Stored items
|---|
File: src/rtl/pc_jump_ctrl.sv
// Program counter owner for the fetch stage: sequencing of increment,
// jump redirect, deferred redirect under stall/imem-busy, and IF flush.
module pc_jump_ctrl #(
  parameter int                 ADDR_W     = 16,
  parameter logic [ADDR_W-1:0]  RESET_PC   = '0,
  parameter bit                 DELAY_SLOT = 1'b1,
  parameter int                 CNT_W      = 16
) (
  input  logic              clk,
  input  logic              rst,
  input  logic              jump_en,
  input  logic [ADDR_W-1:0] jump_addr,
  input  logic              stall,
  input  logic              imem_ready,
  output logic [ADDR_W-1:0] pc,
  output logic [ADDR_W-1:0] pc_plus1,
  output logic              if_flush,
  output logic              jump_pending,
  output logic [CNT_W-1:0]  jump_count
);

  typedef enum logic {
    ST_RUN,
    ST_PEND
  } state_t;

  state_t            r_state;
  logic [ADDR_W-1:0] r_pc;
  logic [ADDR_W-1:0] r_pend_addr;
  logic [CNT_W-1:0]  r_cnt;

  logic              w_adv;
  logic              w_in_run;
  logic              w_in_pend;
  logic              w_apply;
  logic              w_cnt_max;
  logic [ADDR_W-1:0] w_tgt;
  logic [ADDR_W-1:0] w_pc_inc;

  assign w_adv     = ~stall & imem_ready;
  assign w_in_run  = (r_state == ST_RUN);
  assign w_in_pend = (r_state == ST_PEND);
  assign w_cnt_max = &r_cnt;
  assign w_pc_inc  = r_pc + ADDR_W'(1);

  // a fresh target in the exit cycle beats the latched one
  assign w_tgt = jump_en ? jump_addr : r_pend_addr;

  assign w_apply = ~rst & w_adv &
                   ((w_in_run & jump_en) | w_in_pend);

  always_ff @(posedge clk) begin
    if (rst) begin
      r_state     <= ST_RUN;
      r_pc        <= RESET_PC;
      r_pend_addr <= '0;
      r_cnt       <= '0;
    end else begin
      unique case (1'b1)
        w_in_run: begin
          if (jump_en) begin
            if (w_adv) begin
              r_pc <= jump_addr;
            end else begin
              r_pend_addr <= jump_addr;
              r_state     <= ST_PEND;
            end
          end else if (w_adv) begin
            r_pc <= w_pc_inc;
          end
        end
        w_in_pend: begin
          if (jump_en) begin
            r_pend_addr <= jump_addr;
          end
          if (w_adv) begin
            r_pc    <= w_tgt;
            r_state <= ST_RUN;
          end
        end
        default: begin
          r_state <= ST_RUN;
        end
      endcase
      if (w_apply && !w_cnt_max) begin
        r_cnt <= r_cnt + CNT_W'(1);
      end
    end
  end

  assign pc           = r_pc;
  assign pc_plus1     = w_pc_inc;
  assign if_flush     = DELAY_SLOT ? 1'b0 : w_apply;
  assign jump_pending = ~rst & w_in_pend;
  assign jump_count   = r_cnt;

endmodule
|---|
* _To do_:
The records need to be copied exactly, with no line left out.

* _Answer for the task_:
File: src/rtl/pc_jump_ctrl.sv
// Program counter owner for the fetch stage: sequencing of increment,
// jump redirect, deferred redirect under stall/imem-busy, and IF flush.
module pc_jump_ctrl #(
  parameter int                 ADDR_W     = 16,
  parameter logic [ADDR_W-1:0]  RESET_PC   = '0,
  parameter bit                 DELAY_SLOT = 1'b1,
  parameter int                 CNT_W      = 16
) (
  input  logic              clk,
  input  logic              rst,
  input  logic              jump_en,
  input  logic [ADDR_W-1:0] jump_addr,
  input  logic              stall,
  input  logic              imem_ready,
  output logic [ADDR_W-1:0] pc,
  output logic [ADDR_W-1:0] pc_plus1,
  output logic              if_flush,
  output logic              jump_pending,
  output logic [CNT_W-1:0]  jump_count
);

  typedef enum logic {
    ST_RUN,
    ST_PEND
  } state_t;

  state_t            r_state;
  logic [ADDR_W-1:0] r_pc;
  logic [ADDR_W-1:0] r_pend_addr;
  logic [CNT_W-1:0]  r_cnt;

  logic              w_adv;
  logic              w_in_run;
  logic              w_in_pend;
  logic              w_apply;
  logic              w_cnt_max;
  logic [ADDR_W-1:0] w_tgt;
  logic [ADDR_W-1:0] w_pc_inc;

  assign w_adv     = ~stall & imem_ready;
  assign w_in_run  = (r_state == ST_RUN);
  assign w_in_pend = (r_state == ST_PEND);
  assign w_cnt_max = &r_cnt;
  assign w_pc_inc  = r_pc + ADDR_W'(1);

  // a fresh target in the exit cycle beats the latched one
  assign w_tgt = jump_en ? jump_addr : r_pend_addr;

  assign w_apply = ~rst & w_adv &
                   ((w_in_run & jump_en) | w_in_pend);

  always_ff @(posedge clk) begin
    if (rst) begin
      r_state     <= ST_RUN;
      r_pc        <= RESET_PC;
      r_pend_addr <= '0;
      r_cnt       <= '0;
    end else begin
      unique case (1'b1)
        w_in_run: begin
          if (jump_en) begin
            if (w_adv) begin
              r_pc <= jump_addr;
            end else begin
              r_pend_addr <= jump_addr;
              r_state     <= ST_PEND;
            end
          end else if (w_adv) begin
            r_pc <= w_pc_inc;
          end
        end
        w_in_pend: begin
          if (jump_en) begin
            r_pend_addr <= jump_addr;
          end
          if (w_adv) begin
            r_pc    <= w_tgt;
            r_state <= ST_RUN;
          end
        end
        default: begin
          r_state <= ST_RUN;
        end
      endcase
      if (w_apply && !w_cnt_max) begin
        r_cnt <= r_cnt + CNT_W'(1);
      end
    end
  end

  assign pc           = r_pc;
  assign pc_plus1     = w_pc_inc;
  assign if_flush     = DELAY_SLOT ? 1'b0 : w_apply;
  assign jump_pending = ~rst & w_in_pend;
  assign jump_count   = r_cnt;

endmodule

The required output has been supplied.